Assigned task: If a line of the material holds the string "input", please copy it.

Material shown:
--- START ---

File: src/rtl/nzcv_alu.sv
module nzcv_alu #(
  parameter int W = 32
) (
  input  logic         clk,
  input  logic         rst,
  input  logic [3:0]   op,
  input  logic [W-1:0] a,
  input  logic [W-1:0] b,
  input  logic         set_flags,
  input  logic         clr_flags,
  output logic [W-1:0] res,
  output logic         res_we,
  output logic [3:0]   flags,
  output logic [3:0]   flags_nxt
);
  localparam logic [3:0] OP_AND = 4'd0,  OP_EOR = 4'd1,  OP_SUB = 4'd2,  OP_ADD = 4'd4;
  localparam logic [3:0] OP_ADC = 4'd5,  OP_SBC = 4'd6,  OP_TST = 4'd8,  OP_TEQ = 4'd9;
  localparam logic [3:0] OP_CMP = 4'd10, OP_CMN = 4'd11, OP_ORR = 4'd12, OP_MOV = 4'd13;
  localparam logic [3:0] OP_BIC = 4'd14, OP_MVN = 4'd15;

  logic         c_q;
  logic         is_add, is_sub, is_arith, is_cmp, is_rsv, is_logic;
  logic         cin, v_raw, upd_nz, upd_cv;
  logic [W-1:0] y;
  logic [W:0]   sum;

  assign c_q      = flags[1];
  assign is_add   = (op == OP_ADD) || (op == OP_ADC) || (op == OP_CMN);
  assign is_sub   = (op == OP_SUB) || (op == OP_SBC) || (op == OP_CMP);
  assign is_arith = is_add || is_sub;
  assign is_cmp   = (op[3:2] == 2'b10);
  assign is_rsv   = (op == 4'd3) || (op == 4'd7);
  assign is_logic = !is_arith && !is_cmp && !is_rsv;

  assign y   = is_sub ? ~b : b;
  assign cin = ((op == OP_ADC) || (op == OP_SBC)) ? c_q : (op == OP_SUB) || (op == OP_CMP);
  assign sum = {1'b0, a} + {1'b0, y} + {{W{1'b0}}, cin};
  assign v_raw = (a[W-1] == y[W-1]) && (sum[W-1] != a[W-1]);

  always_comb begin
    case (op)
      OP_AND, OP_TST: res = a & b;
      OP_EOR, OP_TEQ: res = a ^ b;
      OP_ORR:         res = a | b;
      OP_BIC:         res = a & ~b;
      OP_MOV:         res = b;
      OP_MVN:         res = ~b;
      default:        res = is_arith ? sum[W-1:0] : '0;
    endcase
  end

  assign res_we = !is_cmp && !is_rsv;
  assign upd_nz = !is_rsv && (is_cmp || set_flags);
  assign upd_cv = is_arith && (is_cmp || set_flags);

  always_comb begin
    if (clr_flags) flags_nxt = 4'b0000;
    else flags_nxt = { upd_nz ? res[W-1]   : flags[3],
                       upd_nz ? (res == '0) : flags[2],
                       upd_cv ? sum[W]     : flags[1],
                       upd_cv ? v_raw      : flags[0] };
  end

  always_ff @(posedge clk) begin
    if (rst) flags <= 4'b0000;
    else     flags <= flags_nxt;
  end


  logic_keeps_cv_chk: assert property (@(posedge clk) disable iff (rst)
    (is_logic && !clr_flags) |=> (flags[1:0] == $past(flags[1:0])));

  cmp_no_write_chk: assert property (@(posedge clk) disable iff (rst)
    is_cmp |-> !res_we);

  hold_flags_chk: assert property (@(posedge clk) disable iff (rst)
    (!set_flags && !is_cmp && !clr_flags) |=> $stable(flags));

  clear_flags_chk: assert property (@(posedge clk) disable iff (rst)
    clr_flags |=> (flags == 4'b0000));

  reserved_noop_chk: assert property (@(posedge clk) disable iff (rst)
    (is_rsv && !clr_flags) |=> ($stable(flags) && $past(!res_we)));

  zero_flag_chk: assert property (@(posedge clk) disable iff (rst)
    (is_arith && set_flags && !clr_flags) |=> (flags[2] == ($past(res) == '0)));
endmodule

--- END ---

Answer to this exercise:
  input  logic         clk,
  input  logic         rst,
  input  logic [3:0]   op,
  input  logic [W-1:0] a,
  input  logic [W-1:0] b,
  input  logic         set_flags,
  input  logic         clr_flags,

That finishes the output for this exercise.